Cardiac amyloidosis: Disease overview and novel pathophysiologic insights

Scritto il 16/05/2026
da Gregorio Tersalvi

J Nucl Cardiol. 2026 May;59S:102723. doi: 10.1016/j.nuclcard.2026.102723. Epub 2026 May 15.

ABSTRACT

Cardiac amyloidosis (CA) has transitioned from a rare, frequently fatal disease to an increasingly recognized cause of heart failure, driven by heightened awareness, noninvasive diagnostic strategies, and the advent of disease-modifying therapies. As a result, molecular imaging has become central to contemporary management by providing signals that reflect underlying disease biology. Transthyretin CA predominantly involves progressive extracellular fibril accumulation causing myocardial stiffening, whereas light-chain CA is characterized by early myocardial dysfunction mediated by direct proteotoxic effects of circulating light chains in addition to extracellular fibril accumulation.

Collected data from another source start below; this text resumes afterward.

File: src/sv/lfukc_pkg.sv
`default_nettype none

package lfukc_pkg;

	// Cache geometry.
	localparam int LINES = 256;
	localparam int IDX_W = $clog2(LINES);
	localparam int FILL_W = $clog2(LINES + 1);

	// Hit counts saturate one below the limit, so 30 bits hold every value.
	localparam int HIT_W = 30;
	localparam logic [HIT_W-1:0] HIT_LIMIT = HIT_W'(1000000000);
	localparam logic [HIT_W-1:0] HIT_MAX = HIT_W'(999999999);

	// Key widths.
	localparam int FC_W = 40;
	localparam int TXT_W = 64;

	typedef logic [IDX_W-1:0] line_idx_t;
	typedef logic [FILL_W-1:0] fill_cnt_t;
	typedef logic [HIT_W-1:0] hit_cnt_t;

	// Commands from the controller to the datapath.
	typedef struct packed {
		logic frame;
		logic start_lookup;
		logic issue;
		logic update;
	} lfukc_cmd_t;

	// Status from the datapath to the controller.
	typedef struct packed {
		logic last_issue;
	} lfukc_status_t;

endpackage

`default_nettype wire

File: src/sv/lfukc_ctrl.sv
`default_nettype none

module lfukc_ctrl import lfukc_pkg::*; (
	input  wire logic          clk,
	input  wire logic          arst_n,
	input  wire logic          in_valid,
	output logic               in_stall,
	input  wire logic          op,
	output logic               out_valid,
	input  wire logic          out_stall,
	output lfukc_cmd_t         cmd,
	input  wire lfukc_status_t status
);

	typedef enum logic [4:0] {
		ST_IDLE   = 5'b00001,
		ST_SCAN   = 5'b00010,
		ST_DRAIN  = 5'b00100,
		ST_UPDATE = 5'b01000,
		ST_OUT    = 5'b10000
	} state_t;

	state_t state_q;
	state_t state_d;

	assign in_stall = (state_q != ST_IDLE);
	assign out_valid = (state_q == ST_OUT);

	// Next state and command decode.
	always_comb begin
		state_d = state_q;
		cmd = '0;
		unique case (state_q)
			ST_IDLE: begin
				if (in_valid) begin
					if (op) begin
						cmd.frame = 1'b1;
						state_d = ST_OUT;
					end else begin
						cmd.start_lookup = 1'b1;
						state_d = ST_SCAN;
					end
				end
			end
			ST_SCAN: begin
				cmd.issue = 1'b1;
				if (status.last_issue) begin
					state_d = ST_DRAIN;
				end
			end
			ST_DRAIN: begin
				state_d = ST_UPDATE;
			end
			ST_UPDATE: begin
				cmd.update = 1'b1;
				state_d = ST_OUT;
			end
			ST_OUT: begin
				if (!out_stall) begin
					state_d = ST_IDLE;
				end
			end
			default: begin
				state_d = ST_IDLE;
			end
		endcase
	end

	always_ff @(posedge clk or negedge arst_n) begin
		if (!arst_n) begin
			state_q <= ST_IDLE;
		end else begin
			state_q <= state_d;
		end
	end

	// A scan always ends with the drain and update steps before the result shows.
	a_scan_to_drain: assert property (@(posedge clk) disable iff (!arst_n)
		(state_q == ST_SCAN && status.last_issue) |=> (state_q == ST_DRAIN))
		else $error("scan did not move to drain after the last read");

	a_update_to_out: assert property (@(posedge clk) disable iff (!arst_n)
		(state_q == ST_UPDATE) |=> out_valid)
		else $error("result not presented after update");

	a_one_cmd: assert property (@(posedge clk) disable iff (!arst_n)
		$onehot0({cmd.frame, cmd.start_lookup, cmd.issue, cmd.update}))
		else $error("more than one command issued in a cycle");

endmodule

`default_nettype wire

These divergent mechanisms may underlie different behaviors of diagnostic imaging such as bone-avid scintigraphy and β-sheet-binding positron emission tomography tracers. In this compendium review, we integrate pathophysiological insights across major and rarer amyloid subtypes with nuclear imaging and contextualize these mechanisms through clinical phenotypes, red flags, and risk stratification tools.